Write out, word for word, the part of the listing below that opens with the line containing "export LEC_CHECK = 0" and closes with the line containing "### constraint.sdc", keeping both of those lines and adding no others.
[Supplied records]
### config.mk
export PLATFORM = sky130hd
export DESIGN_NAME = ebr_eeprom_front
export DESIGN_NICKNAME = d
export VERILOG_FILES = /design/src/shared/ebr_pkg.sv /design/src/shared/ebr_cond_if.sv /design/src/logic/ebr_eeprom_front.sv /design/src/logic/ebr_line_watch.sv
export VERILOG_INCLUDE_DIRS = /design/src /design/src/shared
export SDC_FILE = /design/constraint.sdc
export NUM_CORES = 1
export LEC_CHECK = 0
export BUFFER_PORTS_ARGS = -buffer_cell sky130_fd_sc_hd__buf_2
export CAP_MARGIN = 20
export CORE_UTILIZATION = 40
export CTS_CLUSTER_DIAMETER = 30
export DETAILED_ROUTE_END_ITERATION = 7
export PLACE_DENSITY_LB_ADDON = 0.08
export SYNTH_ARGS = -nofsm -noshare
export SYNTH_HDL_FRONTEND = slang
export SYNTH_HIERARCHICAL = 1
export SYNTH_SLANG_ARGS = --single-unit
### constraint.sdc
create_clock -name core_clk -period 2.6 [get_ports core_clk]
set_input_delay 0.52 -clock core_clk [delete_from_list [all_inputs] [get_ports core_clk]]
set_output_delay 0.52 -clock core_clk [all_outputs]
set_load 0.01 [all_outputs]
### src/shared/ebr_map.svh
`ifndef EBR_MAP_SVH
`define EBR_MAP_SVH

// core clock period in picoseconds (200 MHz)
`define EBR_CLK_PERIOD_PS      5000
// power-on initialisation interval, nanoseconds
`define EBR_INIT_WAIT_NS       1000
// internal nonvolatile write cycle, nanoseconds
`define EBR_WRITE_TIME_NS      1000
// least times round up to whole cycles
`define EBR_NS_TO_CYC(ns) \
	(((ns) * 1000 + `EBR_CLK_PERIOD_PS - 1) / `EBR_CLK_PERIOD_PS)
// bit positions inside a byte slot
`define EBR_ACK_SLOT           4'h8
`define EBR_BYTE_END           4'h9
// 7-bit slave address, arbitrary default
`define EBR_DEV_ADDR           7'h50
// filtered line levels after reset: scl, sda high, low supply off
`define EBR_LINE_IDLE          3'h3

`endif

### src/shared/ebr_pkg.sv
package ebr_pkg;

	typedef enum logic [2:0] {
		EBR_S_INIT = 3'b000,
		EBR_S_IDLE = 3'b001,
		EBR_S_ADDR = 3'b010,
		EBR_S_WR   = 3'b011,
		EBR_S_RD   = 3'b100,
		EBR_S_WAIT = 3'b101,
		EBR_S_BUSY = 3'b110
	} ebr_state_t;

endpackage

### src/shared/ebr_cond_if.sv
`timescale 1ns/1ps

interface ebr_cond_if;
	logic scl;
	logic sda;
	logic low_supply;
	logic scl_rise;
	logic scl_fall;
	logic start;
	logic stop;

	modport watch (output scl, sda, low_supply, scl_rise, scl_fall,
		start, stop);
	modport engine (input scl, sda, low_supply, scl_rise, scl_fall,
		start, stop);
endinterface // ebr_cond_if

### src/logic/ebr_eeprom_front.sv
`timescale 1ns/1ps
`include "ebr_map.svh"

// Contract
// a stop ending a write while supply is low cancels the write.
// there is no reset pin; only start then stop brings the engine idle. The engine also idles on a stop alone.
// a master reset alone leaves the engine state untouched.
// the master waits while the device holds data low.
// the master resyncs with start, nine clocks data high, start, stop.
// dummy clocks with data high end any output; a start resets state.
// after the dummy clocks the master must send a start at once.
// the master should resync once at system start.
// the master should check every acknowledge.
// power-on clear initialises the engine, which then enters standby.
// instructions are ignored during the initialisation interval.
// after a bad supply ramp the master resyncs before use.
// data is only pulled low or released, never driven high.
// during a write cycle all bus traffic is ignored and never acked.
// a stop after write data bytes starts the write cycle.
// start is data falling with clock high; stop is data rising.
module ebr_eeprom_front #(
	parameter int INIT_WAIT_NS  = `EBR_INIT_WAIT_NS,
	parameter int WRITE_TIME_NS = `EBR_WRITE_TIME_NS
) (
	input  wire logic       core_clk,
	input  wire logic       rst_b,
	input  wire logic       scl_in,
	input  wire logic       sda_in,
	output logic            sda_out,
	output logic            sda_oe,
	input  wire logic       low_supply,
	input  wire logic [7:0] rd_byte,
	output logic            rd_next,
	output logic [7:0]      wr_byte,
	output logic            wr_byte_vld,
	output logic            wr_commit,
	output logic            wr_cancel,
	output logic            standby,
	output logic            busy
);

	localparam int INIT_CYC  = `EBR_NS_TO_CYC(INIT_WAIT_NS);
	localparam int WRITE_CYC = `EBR_NS_TO_CYC(WRITE_TIME_NS);

	ebr_cond_if cond ();

	ebr_pkg::ebr_state_t state_r;
	logic [23:0]         timer_r;
	logic [3:0]          bit_cnt_r;
	logic [7:0]          rx_r;
	logic [7:0]          tx_r;
	logic                addr_hit_r;
	logic                rw_r;
	logic                mack_r;
	logic                sda_low_r;
	logic [7:0]          wr_cnt_r;
	logic                listen;
	logic                ev_start;
	logic                ev_stop;
	logic                in_byte;
	logic                fall8;
	logic                fall9;
	logic                hit_now;
	logic                commit_ok;
	logic                go_rd;
	logic                rd_more;

	ebr_line_watch u_watch (
		.core_clk       (core_clk),
		.rst_b          (rst_b),
		.scl_pin        (scl_in),
		.sda_pin        (sda_in),
		.low_supply_pin (low_supply),
		.cond           (cond)
	);

	////////////////////////////////////////////////////////////////////////
	// deaf while initialising
	// deaf while writing
	assign listen   = (state_r != ebr_pkg::EBR_S_INIT) &&
		(state_r != ebr_pkg::EBR_S_BUSY);
	assign ev_start = cond.start & listen;
	assign ev_stop  = cond.stop & listen;
	assign in_byte  = (state_r == ebr_pkg::EBR_S_ADDR) ||
		(state_r == ebr_pkg::EBR_S_WR) || (state_r == ebr_pkg::EBR_S_RD);
	assign fall8    = cond.scl_fall && (bit_cnt_r == `EBR_ACK_SLOT);
	assign fall9    = cond.scl_fall && (bit_cnt_r == `EBR_BYTE_END);
	assign hit_now  = (rx_r[7:1] == `EBR_DEV_ADDR);
	assign go_rd    = (state_r == ebr_pkg::EBR_S_ADDR) && addr_hit_r && rw_r;
	assign rd_more  = (state_r == ebr_pkg::EBR_S_RD) && mack_r;
	// a stop after a whole byte has seen exactly the one clock rise that
	// carries it; a stop mid-byte just ends the transfer
	assign commit_ok = (state_r == ebr_pkg::EBR_S_WR) &&
		(wr_cnt_r != 8'h00) && (bit_cnt_r == 4'h1);

	////////////////////////////////////////////////////////////////////////
	// no reset pin: rst_b is power-on clear only
	// master reset alone changes nothing
	always_ff @(posedge core_clk or negedge rst_b) begin
		if (!rst_b) begin
			// power-on clear
			state_r <= ebr_pkg::EBR_S_INIT;
		end else if (!listen) begin
			// standby after init
			if (timer_r == 24'h000000)
				state_r <= ebr_pkg::EBR_S_IDLE;
		end else if (ev_start) begin
			// start resets protocol
			state_r <= ebr_pkg::EBR_S_ADDR;
		end else if (ev_stop) begin
			// stop commits write
			if (commit_ok && !cond.low_supply)
				state_r <= ebr_pkg::EBR_S_BUSY;
			else
				state_r <= ebr_pkg::EBR_S_IDLE;
		end else if (fall9) begin
			case (state_r)
			ebr_pkg::EBR_S_ADDR: begin
				if (!addr_hit_r)
					state_r <= ebr_pkg::EBR_S_WAIT;
				else if (rw_r)
					state_r <= ebr_pkg::EBR_S_RD;
				else
					state_r <= ebr_pkg::EBR_S_WR;
			end
			// no master ack ends output
			ebr_pkg::EBR_S_RD: begin
				if (!mack_r)
					state_r <= ebr_pkg::EBR_S_WAIT;
			end
			default: state_r <= state_r;
			endcase
		end
	end

	// init and write-cycle timer
	always_ff @(posedge core_clk or negedge rst_b) begin
		if (!rst_b)
			timer_r <= 24'(INIT_CYC);
		else if (ev_stop && commit_ok && !cond.low_supply)
			timer_r <= 24'(WRITE_CYC);
		else if (timer_r != 24'h000000)
			timer_r <= timer_r - 24'h000001;
	end

	////////////////////////////////////////////////////////////////////////
	// bit slot counter and receive shifter
	always_ff @(posedge core_clk or negedge rst_b) begin
		if (!rst_b) begin
			bit_cnt_r <= 4'h0;
			rx_r      <= 8'h00;
		end else if (ev_start || ev_stop || !in_byte || fall9) begin
			bit_cnt_r <= 4'h0;
		end else if (cond.scl_rise) begin
			bit_cnt_r <= bit_cnt_r + 4'h1;
			if (bit_cnt_r < `EBR_ACK_SLOT)
				rx_r <= {rx_r[6:0], cond.sda};
		end
	end

	// address decode and master acknowledge capture
	always_ff @(posedge core_clk or negedge rst_b) begin
		if (!rst_b) begin
			addr_hit_r <= 1'b0;
			rw_r       <= 1'b0;
			mack_r     <= 1'b0;
		end else begin
			if (fall8 && state_r == ebr_pkg::EBR_S_ADDR) begin
				addr_hit_r <= hit_now;
				rw_r       <= rx_r[0];
			end
			// ack low means send more
			if (cond.scl_rise && bit_cnt_r == `EBR_ACK_SLOT &&
				state_r == ebr_pkg::EBR_S_RD)
				mack_r <= ~cond.sda;
		end
	end

	// transmit shifter; rd_byte must be stable at the load edge
	always_ff @(posedge core_clk or negedge rst_b) begin
		if (!rst_b)
			tx_r <= 8'h00;
		else if (fall9 && (go_rd || rd_more))
			tx_r <= rd_byte;
		else if (cond.scl_fall && state_r == ebr_pkg::EBR_S_RD &&
			bit_cnt_r != 4'h0 && bit_cnt_r < `EBR_ACK_SLOT)
			tx_r <= {tx_r[6:0], 1'b1};
	end

	////////////////////////////////////////////////////////////////////////
	// sda pull-down; pulled low only on scl fall so start/stop stay clean
	always_ff @(posedge core_clk or negedge rst_b) begin
		if (!rst_b) begin
			sda_low_r <= 1'b0;
		// start or stop drops output
		end else if (ev_start || ev_stop || !in_byte) begin
			sda_low_r <= 1'b0;
		end else if (fall9) begin
			// ack released after ninth clock
			sda_low_r <= (go_rd || rd_more) ? ~rd_byte[7] : 1'b0;
		end else if (fall8) begin
			// ack only when listening
			if (state_r == ebr_pkg::EBR_S_ADDR)
				sda_low_r <= hit_now;
			else
				sda_low_r <= (state_r == ebr_pkg::EBR_S_WR);
		end else if (cond.scl_fall && state_r == ebr_pkg::EBR_S_RD &&
			bit_cnt_r != 4'h0) begin
			sda_low_r <= ~tx_r[6];
		end
	end

	// open drain: drive low or release
	assign sda_out = 1'b0;
	assign sda_oe  = sda_low_r;

	////////////////////////////////////////////////////////////////////////
	// user-side write stream and cycle control
	always_ff @(posedge core_clk or negedge rst_b) begin
		if (!rst_b) begin
			wr_byte     <= 8'h00;
			wr_byte_vld <= 1'b0;
			wr_commit   <= 1'b0;
			wr_cancel   <= 1'b0;
			rd_next     <= 1'b0;
			wr_cnt_r    <= 8'h00;
		end else begin
			wr_byte_vld <= 1'b0;
			// start write cycle
			wr_commit   <= ev_stop && commit_ok && !cond.low_supply;
			// low supply cancels
			wr_cancel   <= ev_stop && commit_ok && cond.low_supply;
			rd_next     <= fall9 && (go_rd || rd_more);
			if (ev_start || ev_stop) begin
				wr_cnt_r <= 8'h00;
			end else if (fall8 && state_r == ebr_pkg::EBR_S_WR) begin
				wr_byte     <= rx_r;
				wr_byte_vld <= 1'b1;
				if (wr_cnt_r != 8'hFF)
					wr_cnt_r <= wr_cnt_r + 8'h01;
			end
		end
	end

	assign standby = (state_r == ebr_pkg::EBR_S_IDLE);
	assign busy    = (state_r == ebr_pkg::EBR_S_BUSY);

endmodule // ebr_eeprom_front

### src/logic/ebr_line_watch.sv
`timescale 1ns/1ps
`include "ebr_map.svh"

module ebr_line_watch (
	input  wire logic   core_clk,
	input  wire logic   rst_b,
	input  wire logic   scl_pin,
	input  wire logic   sda_pin,
	input  wire logic   low_supply_pin,
	ebr_cond_if.watch   cond
);

	logic [2:0] raw;
	logic [2:0] ff1_r;
	logic [2:0] ff2_r;
	logic [2:0] ff3_r;
	logic [2:0] agree;
	logic [2:0] lvl_r;
	logic [2:0] lvl_d_r;

	assign raw   = {low_supply_pin, sda_pin, scl_pin};
	assign agree = ~(ff2_r ^ ff3_r);

	////////////////////////////////////////////////////////////////////////
	// three-stage sync; ff1 feeds only ff2
	always_ff @(posedge core_clk or negedge rst_b) begin
		if (!rst_b) begin
			ff1_r <= `EBR_LINE_IDLE;
			ff2_r <= `EBR_LINE_IDLE;
			ff3_r <= `EBR_LINE_IDLE;
		end else begin
			ff1_r <= raw;
			ff2_r <= ff1_r;
			ff3_r <= ff2_r;
		end
	end

	// level moves only when stages two and three agree (glitch filter)
	always_ff @(posedge core_clk or negedge rst_b) begin
		if (!rst_b) begin
			lvl_r   <= `EBR_LINE_IDLE;
			lvl_d_r <= `EBR_LINE_IDLE;
		end else begin
			lvl_r   <= (ff3_r & agree) | (lvl_r & ~agree);
			lvl_d_r <= lvl_r;
		end
	end

	////////////////////////////////////////////////////////////////////////
	assign cond.scl        = lvl_r[0];
	assign cond.sda        = lvl_r[1];
	assign cond.low_supply = lvl_r[2];
	assign cond.scl_rise   = lvl_r[0] & ~lvl_d_r[0];
	assign cond.scl_fall   = ~lvl_r[0] & lvl_d_r[0];
	// start and stop
	assign cond.start = lvl_r[0] & lvl_d_r[0] & lvl_d_r[1] & ~lvl_r[1];
	assign cond.stop  = lvl_r[0] & lvl_d_r[0] & ~lvl_d_r[1] & lvl_r[1];

endmodule // ebr_line_watch

# Word level (Yosys, flattened, before mapping)

Index checks and enable logic that the tools add are counted.

Bits of input ports: 13
Register bits after elaboration: 84
Memory bits (read-only): 0
Latch bits: 0
Memories kept: 0
Memory bits (writable): 0
Output and inout bits: 16

Bitwise gates (word level): 23
Shifts and indexed selects: 0
Order comparisons: 1
Equality and inequality tests: 14
Div/mod/pow operators: 0
Reductions and logical operators: 44
Add/subtract/negate cells: 3
$mul: 0
Mux-type cells: 27

Operators by type and width:

| cell                  | number |
|---|---|
| $mux 24               | 2 |
| $mux 3                | 9 |
| $logic_not 24->1      | 1 |
| $mux 8                | 3 |
| $reduce_bool 24->1    | 1 |
| $sub 24x1->24 const B | 1 |
| $logic_and 1x1->1     | 20 |
| $mux 7                | 2 |
| $reduce_bool 2->1     | 6 |
| $and 1x1->1           | 9 |
| $add 8x1->8 const B   | 1 |
| $eq 4x4->1 const B    | 2 |
| $mux 1                | 8 |
| $mux 4                | 2 |
| $ne 8x8->1 const B    | 1 |
| $not 1->1             | 8 |
| $reduce_bool 4->1     | 2 |
| $reduce_bool 8->1     | 1 |
| $eq 7x7->1 const B    | 1 |
| $and 3x3->3           | 2 |
| $eq 3x2->1 const B    | 2 |
| $eq 3x3->1 const B    | 2 |
| $logic_or 1x1->1      | 6 |
| $not 3->3             | 2 |
| 16 further kinds      | 18 |

# Depth between registers and ports, before layout

Depth in word-level cells: 9
Mapped depth: 7

# By module

Netlist, hierarchy kept.

By module, submodules not included:

| module           | area an instance (um^2) | times used | cells an instance | seq. area each (um^2) |
|---|---|---|---|---|
| ebr_eeprom_front | 3696.0                  | 1          | 378               | 1755.4 |
| ebr_line_watch   | 430.4                   | 1          | 21                | 362.8 |

# Worst setup path before layout

No wires, ideal clock.

Path type: register to register
From: register with a tool-made name
To: register state_r[1]
Arrival time: 1933 ps
Stages on the path, launching flop included: 7
Required time: 2474 ps
Path slack: 541 ps
Buffers on the path: 0
Path through: dfstp_2 -> and2b_1 -> nand4b_1 -> o21ai_0 -> a311oi_1 -> o21ai_0 -> a221o_1

RTL lines:

| item                 | line                    | text |
|---|---|---|
| end signal, assigned | ebr_eeprom_front.sv:102 | `state_r <= ebr_pkg::EBR_S_INIT;` |
| end signal, assigned | ebr_eeprom_front.sv:106 | `state_r <= ebr_pkg::EBR_S_IDLE;` |
| end signal, assigned | ebr_eeprom_front.sv:109 | `state_r <= ebr_pkg::EBR_S_ADDR;` |
| end, declared        | ebr_eeprom_front.sv:47  | `ebr_pkg::ebr_state_t state_r;` |

# Worst setup path after layout

From: register u_watch.lvl_d_r[0]
To: register wr_cnt_r[6]

Elaborated cells on any way between the ends: 15
Those cells by class: 1 x mux; 8 x bitwise; 6 x reduce/logical

RTL lines:

| item                               | line                    | text |
|---|---|---|
| start, declared                    | ebr_line_watch.sv:19    | `logic [2:0] lvl_d_r;` |
| start signal, assigned             | ebr_line_watch.sv:42    | `` lvl_d_r <= `EBR_LINE_IDLE; `` |
| start signal, assigned             | ebr_line_watch.sv:45    | `lvl_d_r <= lvl_r;` |
| $and 1x1->1                        | ebr_line_watch.sv:54    | `assign cond.scl_fall = ~lvl_r[0] & lvl_d_r[0];` |
| net cond.scl_fall                  | ebr_cond_if.sv:8        | `logic scl_fall;` |
| $logic_and 1x1->1                  | ebr_eeprom_front.sv:86  | `` assign fall8 = cond.scl_fall && (bit_cnt_r == `EBR_ACK_SLOT); `` |
| $logic_and 1x1->1                  | ebr_eeprom_front.sv:236 | `end else if (fall8 && state_r == ebr_pkg::EBR_S_WR) begin` |
| $reduce_bool 2->1 (no source line) | n/a                     |  |
| $reduce_and 2->1 (no source line)  | n/a                     |  |
| end signal, assigned               | ebr_eeprom_front.sv:240 | `wr_cnt_r <= wr_cnt_r + 8'h01;` |
| end, declared                      | ebr_eeprom_front.sv:56  | `logic [7:0] wr_cnt_r;` |

The timed path passes the listed nets, and every way through them passes these cells.
A chain may end at the register's enable or synchronous reset.

==> results.md <==
- Die W: 104 um
- origin of the critical flop-to-flop path: u_watch/lvl_d_r[0]
- critical path capture point type: flip-flop
- highest-count cells in the layout ignoring fill and taps: dfrtp_1, nand2_1, nor2_1, buf_2, o21ai_0
- Avg Cell Area, Syn: 10.3 um2
- count of warnings emitted by yosys: 6
- total core area: 9860 um2
- CP Data Arrival Time: 2.41 ns
- hold violation total from the final report: 0
- DRC marker count from the first detailed-route iteration: 132
- outcome: finished clean
- PwrDens: 591 nW/um2
- area occupied by multi-input gates: 1910 um2
- Max Fclk: 458 MHz
- Sum Neg Setup Slack: 0 ns
- setup slack on the worst flop-to-flop path: 0.42 ns
- worst hold path class: in -> async
- final critical-path setup slack: 0.419 ns
- number of antenna cells inserted: 0
- H-Tree Depth: 3
- die area: 10700 um2
- quantity of hold-fixing buffers added after cts: 0
- critical path's largest stage delay: 0.57 ns
- Max rail drop VDD: 0.445 mV
- post-CTS setup buffers: 0
- global-route congestion overflow total: 0
- IO Pins: 29
- clock tree from TritonCTS: yes
- dominant delay contributor by cell family on the critical path: simple AND/OR/NAND/NOR gates
- antenna viol nets, final: 0
- most common cell after layout, fill and taps aside: dfrtp_1
- sequential share of the synthesized area: 51.3%
- number of enable-type register cells in the synthesized netlist: 0
- type of the worst setup path: reg -> reg
- post-cts sizing count: 0
- most instantiated flip-flop cell in the synthesis netlist: dfrtp_1
- fraction of final layout cells with drive strength greater than 1: 20.2%
- area occupied by registers: 2120 um2
- global-route usage over all layers: 16.9%
- Die Height: 104 um
- HPWL Detailed: 5660 um
- Net Count, Synth: 419
- Final Hold Slack: 0.115 ns
- wire length of the first global-routing pass: 14500 um
- antenna violations before repair: 0
- Final Instance Area: 4690 um2
- Synth Instances: 399
- DP Area: 4460 um2
- Final Slew Violations: 0
- number of different library cells in the post-synthesis netlist: 65
- destination of the worst register-to-register timing path: wr_cnt_r[6]
- register bit total from synthesis: 84
- DRC viols: 0
- port buffer count: 27
- Clock Tree Buf Depth: 2
- worst setup slack after placement: 0.419 ns
- number of rows in the core area: 36
- placer congestion estimate: 0.841
- post-CTS clock slew at the launch and capture registers of the worst setup and hold paths: 0.08 ns
- Post-Route Skew: 0.00602 ns
- Routed Wire Length: 8150 um
- critical path peak fanout: 9
- met1 capacity usage during global routing: 24.2%
- worst endpoint required time: 2.83 ns
- share of async-settable or async-resettable flops after synthesis: 100%
- clock tree root buffer cell: clkbuf_8
- post-synthesis instance area: 4130 um2
- met3 usage: 5.60%
- fill cell count: 938
- via-per-instance ratio: 5.28
- most used routing layer in global routing: met2
- maximum number of pins on one net before global-route repair: 49
- effective utilization at floorplan: 41.8%
- Final Setup Violations: 0
- # nets final: 451
- clock buffers created by TritonCTS: 9
- first-pass detailed-route iteration total: 4
- met2 Use GR: 24.3%
- number of buffer and inverter stages on the critical path: 0
- unrepaired setup endpoints after global routing: false
- sink count of the clock tree: 84
- Worst Reg2Reg Path Length in Cells: 6
- transition time at the pin with the least slew margin: 0.667 ns
- Area Overhead vs Synth: 13.7%
- detailed-route via count: 3007
- number of max-cap violations: 0
- post-layout min period: 2.18 ns
- leakage component of the power: 2.21 nW
- Rel. slew slack: 55.4%
- Power, Total: 2.77 mW
- startpoint kind of the worst setup timing path: flip-flop
- Critical Path Slowest Stage Cell: or4b_1
- period utilisation layout: 83.9%
- Cell Chain, Critical Path: and2b_1, and3b_1, nand3_1, or4b_1, o21ai_0, nor2_1
- post-detailed-route wirelength per cell: 14.3 um
- clock latency at the later pin of the worst-skew pair: 0.36 ns
- via count of the first global-routing pass: 2911
per-layer routing:
metal  wire length (um)  share of wire [%]  up-vias
met3                274                3.4        8
met1               4250                 52     1479
met5                  0                  0        -
li1                   -                  -     1486
met4                 87                1.1        0
met2               3540                 43       34
report_power, final:
part	total (mW)	internal, mW	switching (mW)
Sequential	1.44	1.36	0.0784
Combinational	0.268	0.117	0.151
Clock	1.07	0.594	0.474
Total	2.77	2.07	0.703
worst max-delay path by stage:
stage                       start     endpoint  depth (start not counted)
6_report       u_watch/lvl_d_r[0]  wr_cnt_r[6]                          6
5_1_grt        u_watch/lvl_d_r[0]  wr_cnt_r[6]                          6
2_1_floorplan           flip-flop   state_r[1]                          6
3_3_place_gp           state_r[1]      rx_r[0]                          4
3_5_place_dp   u_watch/lvl_d_r[0]  wr_cnt_r[6]                          6
4_1_cts        u_watch/lvl_d_r[0]  wr_cnt_r[6]                          6
layout make-up:
class / instances / share of cell area [%]
Inverter: 11 / 0.880
Tap cell: 133 / 3.55
Sequential cell: 84 / 45.2
Multi-Input combinational cell: 290 / 40.7
Clock buffer: 11 / 3.23
Clock inverter: 5 / 1.79
Timing Repair Buffer: 35 / 4.75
[/Supplied records]
__Output below__.
export LEC_CHECK = 0
export BUFFER_PORTS_ARGS = -buffer_cell sky130_fd_sc_hd__buf_2
export CAP_MARGIN = 20
export CORE_UTILIZATION = 40
export CTS_CLUSTER_DIAMETER = 30
export DETAILED_ROUTE_END_ITERATION = 7
export PLACE_DENSITY_LB_ADDON = 0.08
export SYNTH_ARGS = -nofsm -noshare
export SYNTH_HDL_FRONTEND = slang
export SYNTH_HIERARCHICAL = 1
export SYNTH_SLANG_ARGS = --single-unit
### constraint.sdc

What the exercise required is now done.